The US economy was amongst the strongest when the pandemic hit, nonetheless, activity dropped by 3.5% during 2020. With restrictions easing, the Federal Reserve adopting a flexible framework and the Biden administration’s promise of huge spending plans, the US is set to the lead the global economy out of this crisis, expecting to rebound by 6.4% in 2021 followed up by a further 3.5% in 2022.
China & Developing Asia
China managed to wade through the crisis reasonably well as it became the only major economy to expand during 2020 while the region as a whole only fell by around 1%. Prior experiences of pandemics and quick response this time around places the region very well for a big bounce in 2021 of 8.6% and 2022 at 6.0%.
The crisis has done little to change investors minds as to which asset class to place their capital. Prior to the crisis and with low interest rates and inflation, real assets and equities have been the most popular choice and this is unlikely to change. Some may be concerned that inflation will start rising due to all the stimulus, but most of the central banks take the view that this may just be transitory as a full year of the impact from the pandemic passes by.

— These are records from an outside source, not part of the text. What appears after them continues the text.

<file path="src/hdl/usbsr_pkg.sv">
// Package with the shared types and constants of the USB setup request responder.
package usbsr_pkg;

    localparam int LOG_BUFFER_BYTES = 256;

    localparam logic [15:0] VENDOR_ID_RST      = 16'h9999;
    localparam logic [15:0] PRODUCT_ID_RST     = 16'h9999;
    localparam logic [15:0] DEVICE_RELEASE_RST = 16'h0100;
    localparam logic [6:0]  EP0_MAX_PACKET_RST = 7'd64;
    localparam logic [7:0]  MAX_POWER_RST      = 8'd250;
    localparam logic [7:0]  LOG_CODE_RST       = 8'h99;

    localparam logic [7:0] REQ_SET_ADDRESS    = 8'h05;
    localparam logic [7:0] REQ_GET_DESCRIPTOR = 8'h06;
    localparam logic [7:0] REQ_SET_CONFIG     = 8'h09;

    localparam logic [1:0] KIND_STANDARD = 2'd0;
    localparam logic [1:0] KIND_VENDOR   = 2'd2;

    localparam logic [7:0] DESC_DEVICE = 8'd1;
    localparam logic [7:0] DESC_CONFIG = 8'd2;

    localparam logic [4:0] DEVICE_DESC_SIZE = 5'd18;
    localparam logic [4:0] CONFIG_DESC_SIZE = 5'd9;

    typedef enum logic [2:0] {
        CFG_VENDOR_ID      = 3'd0,
        CFG_PRODUCT_ID     = 3'd1,
        CFG_DEVICE_RELEASE = 3'd2,
        CFG_EP0_MAX_PACKET = 3'd3,
        CFG_MAX_POWER      = 3'd4,
        CFG_LOG_CODE       = 3'd5
    } t_cfg_index;

    typedef enum logic [2:0] {
        ACT_STALL = 3'd0,
        ACT_ACK   = 3'd1,
        ACT_DESC  = 3'd2,
        ACT_LOG   = 3'd3,
        ACT_RESET = 3'd4
    } t_action;

    typedef enum logic [1:0] {
        ST_IDLE   = 2'd0,
        ST_DECODE = 2'd1,
        ST_SEND   = 2'd2
    } t_state;

    typedef struct packed {
        logic        is_bus_reset;
        logic [7:0]  request_type;
        logic [7:0]  request_code;
        logic [15:0] request_value;
        logic [15:0] request_length;
        logic [8:0]  log_length;
    } t_in_item;

    typedef struct packed {
        logic [2:0] action;
        logic [7:0] data_byte;
        logic       byte_valid;
        logic [8:0] transfer_length;
        logic [6:0] device_address;
        logic       last;
    } t_out_item;

    typedef struct packed {
        logic load;
        logic decode;
        logic advance;
    } t_cmd;

    typedef struct packed {
        logic last;
    } t_status;

endpackage

</file>
<file path="src/hdl/usb_setup_request_responder_top.sv">
// Top level of the USB setup request responder.
//
//  Channel  Direction  Handshake          Payload
//  in       input      i_in_valid/stall   t_in_item: one decoded setup request or bus reset
//  out      output     o_out_valid/stall  t_out_item: one result beat
//  cfg      input      i_cfg_valid/ready  3-bit register index, 16-bit data
//
// A request is captured in the idle state, decoded in the decode state and sent from the send
// state as its result beats (1, or up to 18 descriptor bytes), one beat per cycle unless the
// output stalls, all sequenced by the controller state machine.
// Reset is synchronous; it restores the register defaults and clears the address.
// A stall on the output holds the current beat; no new request is taken until the last
// beat has left.
module usb_setup_request_responder_top #(
    parameter int LOG_BUFFER_BYTES = usbsr_pkg::LOG_BUFFER_BYTES
) (
    input  logic                 i_clk,
    input  logic                 i_rst_n,
    input  logic                 i_in_valid,
    output logic                 o_in_stall,
    input  usbsr_pkg::t_in_item  i_in,
    output logic                 o_out_valid,
    input  logic                 i_out_stall,
    output usbsr_pkg::t_out_item o_out,
    input  logic                 i_cfg_valid,
    output logic                 o_cfg_ready,
    input  logic [2:0]           i_cfg_index,
    input  logic [15:0]          i_cfg_data
);

    usbsr_pkg::t_cmd    cmd;
    usbsr_pkg::t_status status;

    assign o_cfg_ready = 1'b1;

    usbsr_ctrl u_ctrl (
        .i_clk       (i_clk),
        .i_rst_n     (i_rst_n),
        .i_in_valid  (i_in_valid),
        .o_in_stall  (o_in_stall),
        .o_out_valid (o_out_valid),
        .i_out_stall (i_out_stall),
        .i_status    (status),
        .o_cmd       (cmd)
    );

    usbsr_dp #(
        .LOG_BUFFER_BYTES (LOG_BUFFER_BYTES)
    ) u_dp (
        .i_clk       (i_clk),
        .i_rst_n     (i_rst_n),
        .i_cfg_valid (i_cfg_valid),
        .i_cfg_index (i_cfg_index),
        .i_cfg_data  (i_cfg_data),
        .i_in        (i_in),
        .i_cmd       (cmd),
        .o_status    (status),
        .o_out       (o_out)
    );

endmodule

</file>
<file path="src/hdl/usbsr_ctrl.sv">
// Controller state machine that sequences capture, decode and result beats.
module usbsr_ctrl (
    input  logic              i_clk,
    input  logic              i_rst_n,
    input  logic              i_in_valid,
    output logic              o_in_stall,
    output logic              o_out_valid,
    input  logic              i_out_stall,
    input  usbsr_pkg::t_status i_status,
    output usbsr_pkg::t_cmd   o_cmd
);

    usbsr_pkg::t_state r_state, n_state;

    always_ff @(posedge i_clk) begin
        if (!i_rst_n) begin
            r_state <= usbsr_pkg::ST_IDLE;
        end else begin
            r_state <= n_state;
        end
    end

    always_comb begin
        n_state     = r_state;
        o_cmd       = '0;
        o_in_stall  = 1'b1;
        o_out_valid = 1'b0;
        unique case (r_state)
            usbsr_pkg::ST_IDLE: begin
                o_in_stall = 1'b0;
                if (i_in_valid) begin
                    o_cmd.load = 1'b1;
                    n_state    = usbsr_pkg::ST_DECODE;
                end
            end
            usbsr_pkg::ST_DECODE: begin
                o_cmd.decode = 1'b1;
                n_state      = usbsr_pkg::ST_SEND;
            end
            usbsr_pkg::ST_SEND: begin
                o_out_valid = 1'b1;
                if (!i_out_stall) begin
                    if (i_status.last) begin
                        n_state = usbsr_pkg::ST_IDLE;
                    end else begin
                        o_cmd.advance = 1'b1;
                    end
                end
            end
            default: begin
                n_state = usbsr_pkg::ST_IDLE;
            end
        endcase
    end

endmodule

</file>
<file path="src/hdl/usbsr_dp.sv">
// Datapath with configuration registers, request decode, address register and descriptor bytes.
module usbsr_dp #(
    parameter int LOG_BUFFER_BYTES = usbsr_pkg::LOG_BUFFER_BYTES
) (
    input  logic                 i_clk,
    input  logic                 i_rst_n,
    input  logic                 i_cfg_valid,
    input  logic [2:0]           i_cfg_index,
    input  logic [15:0]          i_cfg_data,
    input  usbsr_pkg::t_in_item  i_in,
    input  usbsr_pkg::t_cmd      i_cmd,
    output usbsr_pkg::t_status   o_status,
    output usbsr_pkg::t_out_item o_out
);

    localparam logic [8:0] LOG_CAP = (LOG_BUFFER_BYTES < 256) ? 9'(LOG_BUFFER_BYTES) : 9'd256;

    logic [15:0] r_vendor_id;
    logic [15:0] r_product_id;
    logic [15:0] r_device_release;
    logic [6:0]  r_ep0_max_packet;
    logic [7:0]  r_max_power;
    logic [7:0]  r_log_code;

    usbsr_pkg::t_in_item r_req;
    usbsr_pkg::t_action  r_action, n_action;
    logic [8:0]          r_tlen, n_tlen;
    logic                r_is_config, n_is_config;
    logic [6:0]          r_addr, n_addr;
    logic [4:0]          r_idx;

    logic [4:0] desc_size;
    logic [4:0] desc_len;
    logic [8:0] log_len;
    logic [7:0] desc_byte;
    logic       has_bytes;

    always_ff @(posedge i_clk) begin
        if (!i_rst_n) begin
            r_vendor_id      <= usbsr_pkg::VENDOR_ID_RST;
            r_product_id     <= usbsr_pkg::PRODUCT_ID_RST;
            r_device_release <= usbsr_pkg::DEVICE_RELEASE_RST;
            r_ep0_max_packet <= usbsr_pkg::EP0_MAX_PACKET_RST;
            r_max_power      <= usbsr_pkg::MAX_POWER_RST;
            r_log_code       <= usbsr_pkg::LOG_CODE_RST;
        end else if (i_cfg_valid) begin
            unique case (i_cfg_index)
                usbsr_pkg::CFG_VENDOR_ID:      r_vendor_id      <= i_cfg_data;
                usbsr_pkg::CFG_PRODUCT_ID:     r_product_id     <= i_cfg_data;
                usbsr_pkg::CFG_DEVICE_RELEASE: r_device_release <= i_cfg_data;
                usbsr_pkg::CFG_EP0_MAX_PACKET: r_ep0_max_packet <= i_cfg_data[6:0];
                usbsr_pkg::CFG_MAX_POWER:      r_max_power      <= i_cfg_data[7:0];
                usbsr_pkg::CFG_LOG_CODE:       r_log_code       <= i_cfg_data[7:0];
                default: begin
                end
            endcase
        end
    end

    always_comb begin
        desc_size = (r_req.request_value[15:8] == usbsr_pkg::DESC_DEVICE) ?
                    usbsr_pkg::DEVICE_DESC_SIZE : usbsr_pkg::CONFIG_DESC_SIZE;
        desc_len  = (r_req.request_length < {11'd0, desc_size}) ?
                    r_req.request_length[4:0] : desc_size;
        log_len   = (r_req.log_length > LOG_CAP) ? LOG_CAP : r_req.log_length;
    end

    always_comb begin
        n_action    = usbsr_pkg::ACT_STALL;
        n_tlen      = '0;
        n_is_config = 1'b0;
        n_addr      = r_addr;
        priority if (r_req.is_bus_reset) begin
            n_action = usbsr_pkg::ACT_RESET;
            n_addr   = '0;
        end else if (r_req.request_type[6:5] == usbsr_pkg::KIND_STANDARD) begin
            priority if (r_req.request_code == usbsr_pkg::REQ_SET_ADDRESS) begin
                n_action = usbsr_pkg::ACT_ACK;
                n_addr   = r_req.request_value[6:0];
            end else if (r_req.request_code == usbsr_pkg::REQ_GET_DESCRIPTOR) begin
                if (r_req.request_value[15:8] == usbsr_pkg::DESC_DEVICE ||
                    r_req.request_value[15:8] == usbsr_pkg::DESC_CONFIG) begin
                    n_action    = usbsr_pkg::ACT_DESC;
                    n_tlen      = {4'd0, desc_len};
                    n_is_config = (r_req.request_value[15:8] == usbsr_pkg::DESC_CONFIG);
                end
            end else if (r_req.request_code == usbsr_pkg::REQ_SET_CONFIG) begin
                n_action = usbsr_pkg::ACT_ACK;
            end else begin
                n_action = usbsr_pkg::ACT_STALL;
            end
        end else if (r_req.request_type[6:5] == usbsr_pkg::KIND_VENDOR) begin
            if (r_req.request_type[7] && r_req.request_type[4:0] == 5'd0 &&
                r_req.request_code == r_log_code) begin
                n_action = usbsr_pkg::ACT_LOG;
                n_tlen   = log_len;
            end
        end else begin
            n_action = usbsr_pkg::ACT_STALL;
        end
    end

    always_ff @(posedge i_clk) begin
        if (!i_rst_n) begin
            r_addr <= '0;
        end else if (i_cmd.decode) begin
            r_addr <= n_addr;
        end
    end

    always_ff @(posedge i_clk) begin
        if (i_cmd.load) begin
            r_req <= i_in;
        end
        if (i_cmd.decode) begin
            r_action    <= n_action;
            r_tlen      <= n_tlen;
            r_is_config <= n_is_config;
            r_idx       <= '0;
        end else if (i_cmd.advance) begin
            r_idx <= r_idx + 5'd1;
        end
    end

    always_comb begin
        desc_byte = 8'd0;
        if (r_is_config) begin
            unique case (r_idx)
                5'd0:    desc_byte = 8'd9;
                5'd1:    desc_byte = 8'd2;
                5'd2:    desc_byte = 8'd9;
                5'd5:    desc_byte = 8'd1;
                5'd7:    desc_byte = 8'hC0;
                5'd8:    desc_byte = r_max_power;
                default: desc_byte = 8'd0;
            endcase
        end else begin
            unique case (r_idx)
                5'd0:    desc_byte = 8'd18;
                5'd1:    desc_byte = 8'd1;
                5'd3:    desc_byte = 8'h02;
                5'd7:    desc_byte = {1'b0, r_ep0_max_packet};
                5'd8:    desc_byte = r_vendor_id[7:0];
                5'd9:    desc_byte = r_vendor_id[15:8];
                5'd10:   desc_byte = r_product_id[7:0];
                5'd11:   desc_byte = r_product_id[15:8];
                5'd12:   desc_byte = r_device_release[7:0];
                5'd13:   desc_byte = r_device_release[15:8];
                5'd17:   desc_byte = 8'd1;
                default: desc_byte = 8'd0;
            endcase
        end
    end

    always_comb begin
        has_bytes             = (r_action == usbsr_pkg::ACT_DESC) && (r_tlen != 9'd0);
        o_status.last         = has_bytes ? (r_idx + 5'd1 == r_tlen[4:0]) : 1'b1;
        o_out.action          = r_action;
        o_out.data_byte       = has_bytes ? desc_byte : 8'd0;
        o_out.byte_valid      = has_bytes;
        o_out.transfer_length = r_tlen;
        o_out.device_address  = r_addr;
        o_out.last            = o_status.last;
    end

endmodule

</file>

However, more investors may want to consider their geographic and sector split amongst their equity investments. I and many other investors see very good value in UK and European equities where the price to earnings ratio is not stretched and investors have access to good income yields. US shares have done exceptionally well, trading at new all-time highs, but many see a rotation about to come with the beaten-up sectors bouncing back as life returns to some form of normality while those that have benefitted see their temporary drivers fade away such as the technology sector. Meanwhile the emerging markets seem well placed over the longer term through structural drivers such as rising populations and income levels but expected to face much volatility in the short term depending to each countries sectoral reliance.